China and South Korea: Both nations have pursued developing and standardising their own national PQC algorithms separate from the NIST process (e.g., South Korea's HAETAE and China's domestic candidates), reflecting a priority for digital sovereignty and national control over cryptographic assurance. There is no further information provided on these schemes.
Key SPeaker: Prof Jonathan Katz
The overall transition to PQC presents significant operational and financial challenges:Resource and Cost Overheads: The shift, particularly to lattice-based cryptography, demands an estimated 30x increase in length for some applications.
Data Footprint: PQC schemes generally involve significantly longer cryptographic keys and signatures, impacting data storage and transmission protocols , see table below:
Hurdles include updating codebases, ensuring backwards compatibility, and navigating the issue of multiple global standards to enforce a consistent security baseline. The risk of backwards-forcing attacks against PQC schemes is a strong motivator for a coordinated, enforced standard.

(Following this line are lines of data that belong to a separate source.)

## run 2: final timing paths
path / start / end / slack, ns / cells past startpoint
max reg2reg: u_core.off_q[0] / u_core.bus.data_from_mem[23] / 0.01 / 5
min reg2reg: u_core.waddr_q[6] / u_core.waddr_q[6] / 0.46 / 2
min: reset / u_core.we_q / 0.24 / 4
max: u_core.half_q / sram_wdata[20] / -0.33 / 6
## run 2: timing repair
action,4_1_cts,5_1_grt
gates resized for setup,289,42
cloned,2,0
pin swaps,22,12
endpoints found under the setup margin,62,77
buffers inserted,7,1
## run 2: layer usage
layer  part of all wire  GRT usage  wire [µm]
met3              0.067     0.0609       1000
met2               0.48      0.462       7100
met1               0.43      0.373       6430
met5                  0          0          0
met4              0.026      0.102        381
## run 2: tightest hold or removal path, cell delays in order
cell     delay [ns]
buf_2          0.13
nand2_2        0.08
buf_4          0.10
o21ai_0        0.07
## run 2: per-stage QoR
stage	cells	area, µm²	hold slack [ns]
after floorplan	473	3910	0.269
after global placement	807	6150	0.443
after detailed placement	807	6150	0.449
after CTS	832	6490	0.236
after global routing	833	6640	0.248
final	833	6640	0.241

Other problems are things like Certificate Authorities need to be able to understand both PQC and non-PQC certificates, so will need to be standardised earlier than the use of the certificates in question. And then they will also need to be responsible for any secure down-grade which may be required by one of the communicating parties, if they are not advanced enough to accept PQC keys.
| Protocol Stack |
Key Agreement (KA) (Bytes) |
Authenticating the Server (AS) (Bytes) |
Total Communication Cost (Bytes) |
|---|---|---|---|
| TLS |
2272 |
9884 |
12156 |
| AuthKEM |
2272 |
8424 |
10696 |
| TLS + CT |
2272 |
14724 |
16996 |
| AuthKEM + CT |
2272 |
13264 |
15536 |
| TLS + MTC |
2272 |
4468 |
6740 |
| AuthKEM + MTC |
2272 |
3008 |
5280 |
Key Speaker: Dr Danesh Jogio
The Australian government, through the Australian Signals Directorate (ASD), has signalled alignment with NIST PQC standards as the most suitable cryptographic security framework for national requirements. Specifically, the ASD endorses the lattice-based ML-KEM (Module-Lattice-Based Key-Encapsulation Mechanism), due to the quantum-safety requirements, and warrants the overhead.

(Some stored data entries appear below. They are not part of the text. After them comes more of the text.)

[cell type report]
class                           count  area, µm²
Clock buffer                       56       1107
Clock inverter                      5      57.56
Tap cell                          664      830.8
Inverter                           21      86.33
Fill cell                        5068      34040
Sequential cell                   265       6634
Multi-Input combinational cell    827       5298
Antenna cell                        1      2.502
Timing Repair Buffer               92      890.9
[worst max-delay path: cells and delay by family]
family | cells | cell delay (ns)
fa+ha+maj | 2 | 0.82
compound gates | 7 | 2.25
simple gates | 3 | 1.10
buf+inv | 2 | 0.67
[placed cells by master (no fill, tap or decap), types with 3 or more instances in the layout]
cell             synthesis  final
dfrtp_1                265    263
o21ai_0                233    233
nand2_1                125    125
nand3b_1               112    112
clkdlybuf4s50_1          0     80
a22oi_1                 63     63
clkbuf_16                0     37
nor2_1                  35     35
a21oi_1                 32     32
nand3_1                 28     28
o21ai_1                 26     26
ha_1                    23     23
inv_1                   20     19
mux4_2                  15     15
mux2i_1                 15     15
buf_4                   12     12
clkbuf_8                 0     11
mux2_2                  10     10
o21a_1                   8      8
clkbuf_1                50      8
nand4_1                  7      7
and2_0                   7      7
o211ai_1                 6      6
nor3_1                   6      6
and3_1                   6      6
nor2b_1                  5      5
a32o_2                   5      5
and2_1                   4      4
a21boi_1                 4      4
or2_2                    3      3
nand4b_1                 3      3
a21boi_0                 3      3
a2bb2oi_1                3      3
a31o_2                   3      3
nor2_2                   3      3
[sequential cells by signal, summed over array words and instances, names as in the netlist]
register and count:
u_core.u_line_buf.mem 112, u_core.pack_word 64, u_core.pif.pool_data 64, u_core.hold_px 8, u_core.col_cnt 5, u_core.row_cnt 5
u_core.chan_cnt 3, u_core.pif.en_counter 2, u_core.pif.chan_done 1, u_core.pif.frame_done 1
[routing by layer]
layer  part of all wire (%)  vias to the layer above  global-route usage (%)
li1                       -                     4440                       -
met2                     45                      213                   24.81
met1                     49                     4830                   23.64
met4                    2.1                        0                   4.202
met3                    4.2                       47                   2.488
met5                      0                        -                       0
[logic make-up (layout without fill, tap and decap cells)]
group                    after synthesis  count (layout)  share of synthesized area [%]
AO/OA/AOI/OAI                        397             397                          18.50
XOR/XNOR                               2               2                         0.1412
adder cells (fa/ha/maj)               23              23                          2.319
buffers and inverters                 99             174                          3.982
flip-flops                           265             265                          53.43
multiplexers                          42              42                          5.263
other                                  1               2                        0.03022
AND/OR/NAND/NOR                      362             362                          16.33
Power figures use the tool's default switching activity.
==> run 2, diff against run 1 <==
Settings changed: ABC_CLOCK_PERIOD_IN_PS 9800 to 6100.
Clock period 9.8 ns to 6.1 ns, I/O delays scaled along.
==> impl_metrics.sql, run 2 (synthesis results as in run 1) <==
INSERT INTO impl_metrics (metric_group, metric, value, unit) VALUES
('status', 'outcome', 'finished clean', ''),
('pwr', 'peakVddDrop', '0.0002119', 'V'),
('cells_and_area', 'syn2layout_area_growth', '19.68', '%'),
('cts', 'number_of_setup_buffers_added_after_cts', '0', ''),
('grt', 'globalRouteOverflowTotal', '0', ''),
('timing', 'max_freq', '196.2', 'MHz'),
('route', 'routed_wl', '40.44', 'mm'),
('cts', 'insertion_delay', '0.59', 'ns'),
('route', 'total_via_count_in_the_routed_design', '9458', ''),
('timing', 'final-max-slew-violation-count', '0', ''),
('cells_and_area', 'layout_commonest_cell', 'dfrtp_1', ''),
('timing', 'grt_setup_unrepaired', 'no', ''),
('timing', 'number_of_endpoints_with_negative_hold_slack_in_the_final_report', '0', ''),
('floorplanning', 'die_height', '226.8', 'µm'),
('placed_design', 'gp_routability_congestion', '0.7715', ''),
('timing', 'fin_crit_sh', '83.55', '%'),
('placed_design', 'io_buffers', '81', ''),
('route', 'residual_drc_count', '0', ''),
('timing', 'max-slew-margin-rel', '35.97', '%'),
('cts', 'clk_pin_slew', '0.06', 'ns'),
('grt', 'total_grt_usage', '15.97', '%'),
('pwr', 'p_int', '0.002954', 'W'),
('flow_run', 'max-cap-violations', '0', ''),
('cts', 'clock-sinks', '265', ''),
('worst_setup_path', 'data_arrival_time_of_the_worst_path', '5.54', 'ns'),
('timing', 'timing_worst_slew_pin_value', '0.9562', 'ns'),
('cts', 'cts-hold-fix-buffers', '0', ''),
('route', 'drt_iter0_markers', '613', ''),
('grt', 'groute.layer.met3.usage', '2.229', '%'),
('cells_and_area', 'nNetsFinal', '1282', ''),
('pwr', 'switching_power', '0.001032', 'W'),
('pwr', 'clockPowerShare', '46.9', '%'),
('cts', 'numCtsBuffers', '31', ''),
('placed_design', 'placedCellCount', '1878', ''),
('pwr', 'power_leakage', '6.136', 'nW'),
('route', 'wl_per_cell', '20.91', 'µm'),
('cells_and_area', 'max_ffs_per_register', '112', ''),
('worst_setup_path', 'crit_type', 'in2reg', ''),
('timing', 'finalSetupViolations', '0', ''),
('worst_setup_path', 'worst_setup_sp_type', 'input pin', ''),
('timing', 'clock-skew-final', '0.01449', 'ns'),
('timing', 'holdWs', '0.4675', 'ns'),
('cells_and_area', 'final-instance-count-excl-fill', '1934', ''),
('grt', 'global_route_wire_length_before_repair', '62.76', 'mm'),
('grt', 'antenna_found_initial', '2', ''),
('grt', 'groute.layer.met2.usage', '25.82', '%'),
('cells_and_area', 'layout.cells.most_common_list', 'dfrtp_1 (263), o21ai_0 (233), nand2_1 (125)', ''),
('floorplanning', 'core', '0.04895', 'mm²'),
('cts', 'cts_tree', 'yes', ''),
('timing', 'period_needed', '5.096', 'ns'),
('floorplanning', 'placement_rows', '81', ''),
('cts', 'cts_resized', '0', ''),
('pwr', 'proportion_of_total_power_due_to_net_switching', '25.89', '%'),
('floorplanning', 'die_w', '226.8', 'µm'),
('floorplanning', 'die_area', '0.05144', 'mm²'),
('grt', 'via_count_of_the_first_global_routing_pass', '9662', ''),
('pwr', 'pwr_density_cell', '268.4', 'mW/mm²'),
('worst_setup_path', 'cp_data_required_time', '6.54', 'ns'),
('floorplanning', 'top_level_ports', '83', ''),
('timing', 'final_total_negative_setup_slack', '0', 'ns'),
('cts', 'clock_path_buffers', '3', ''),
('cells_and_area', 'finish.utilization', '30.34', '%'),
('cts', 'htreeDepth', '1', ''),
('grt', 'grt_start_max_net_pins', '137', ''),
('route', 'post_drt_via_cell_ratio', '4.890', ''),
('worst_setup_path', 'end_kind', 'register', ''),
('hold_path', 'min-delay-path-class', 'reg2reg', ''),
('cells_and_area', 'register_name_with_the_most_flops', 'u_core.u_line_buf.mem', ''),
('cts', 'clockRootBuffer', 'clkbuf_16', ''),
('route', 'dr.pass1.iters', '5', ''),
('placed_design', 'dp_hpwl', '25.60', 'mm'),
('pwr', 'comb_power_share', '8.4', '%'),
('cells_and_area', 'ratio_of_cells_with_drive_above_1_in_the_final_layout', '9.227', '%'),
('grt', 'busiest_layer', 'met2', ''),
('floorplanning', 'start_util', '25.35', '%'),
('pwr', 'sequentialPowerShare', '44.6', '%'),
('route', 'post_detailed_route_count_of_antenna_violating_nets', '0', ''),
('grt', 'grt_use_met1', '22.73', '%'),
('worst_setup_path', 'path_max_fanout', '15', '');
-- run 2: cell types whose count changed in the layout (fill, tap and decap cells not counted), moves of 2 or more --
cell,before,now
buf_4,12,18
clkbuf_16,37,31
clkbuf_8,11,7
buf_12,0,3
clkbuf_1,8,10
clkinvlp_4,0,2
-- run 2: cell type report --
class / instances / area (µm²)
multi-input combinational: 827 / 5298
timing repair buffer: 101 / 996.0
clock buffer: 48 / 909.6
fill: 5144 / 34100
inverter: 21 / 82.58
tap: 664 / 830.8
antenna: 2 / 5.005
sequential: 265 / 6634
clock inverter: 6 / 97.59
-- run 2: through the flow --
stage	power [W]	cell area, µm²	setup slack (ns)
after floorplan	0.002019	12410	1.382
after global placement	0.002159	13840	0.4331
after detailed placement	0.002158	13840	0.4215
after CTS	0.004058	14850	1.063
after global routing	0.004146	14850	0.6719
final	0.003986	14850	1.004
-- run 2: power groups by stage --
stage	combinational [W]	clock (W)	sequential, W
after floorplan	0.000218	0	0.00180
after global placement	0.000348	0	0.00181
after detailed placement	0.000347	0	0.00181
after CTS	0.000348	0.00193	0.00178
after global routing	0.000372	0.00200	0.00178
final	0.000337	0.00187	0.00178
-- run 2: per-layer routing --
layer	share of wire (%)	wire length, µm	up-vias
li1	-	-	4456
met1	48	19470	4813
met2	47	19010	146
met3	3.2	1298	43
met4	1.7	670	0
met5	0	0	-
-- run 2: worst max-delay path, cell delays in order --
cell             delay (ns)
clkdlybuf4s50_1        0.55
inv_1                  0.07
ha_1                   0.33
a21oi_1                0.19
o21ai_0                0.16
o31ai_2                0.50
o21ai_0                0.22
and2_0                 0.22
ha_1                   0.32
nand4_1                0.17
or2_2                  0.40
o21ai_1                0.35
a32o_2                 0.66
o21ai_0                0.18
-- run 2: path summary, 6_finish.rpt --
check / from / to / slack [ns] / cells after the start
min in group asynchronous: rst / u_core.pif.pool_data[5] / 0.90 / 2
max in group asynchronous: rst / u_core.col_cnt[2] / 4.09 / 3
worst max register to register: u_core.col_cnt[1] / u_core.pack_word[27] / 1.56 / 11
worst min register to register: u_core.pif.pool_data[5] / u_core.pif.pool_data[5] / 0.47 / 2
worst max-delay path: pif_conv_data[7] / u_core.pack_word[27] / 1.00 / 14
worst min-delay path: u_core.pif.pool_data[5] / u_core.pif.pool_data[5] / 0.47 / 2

The government is prioritising future-proofing long-lived data systems against the "harvest now, decrypt later" threat, despite the associated operational costs and performance impact. The ASD generally encourages a pure-PQC transition by its 2030 goal, favouring the higher security level ML-KEM-1024 for long-term use, while accepting ML-KEM-768 until 2030.
The conference emphasised practical solutions and set expectations for the migration, about the use of hybrid cryptographic schemes (combining classical and PQC algorithms) is considered a sound and necessary transitional strategy to manage risk and security during the changeover period. The consensus is that 2030 represents an ambitious, possibly unachievable, deadline for a complete transition across all industries, depending on the current state of industry readiness. A phased, measured approach that prioritises critical and long-lived data systems is required. Also, there is an increasing use of Merkle tree authentication, as it noted as a valuable technique to provide an extra layer of integrity and authenticity to digital signatures.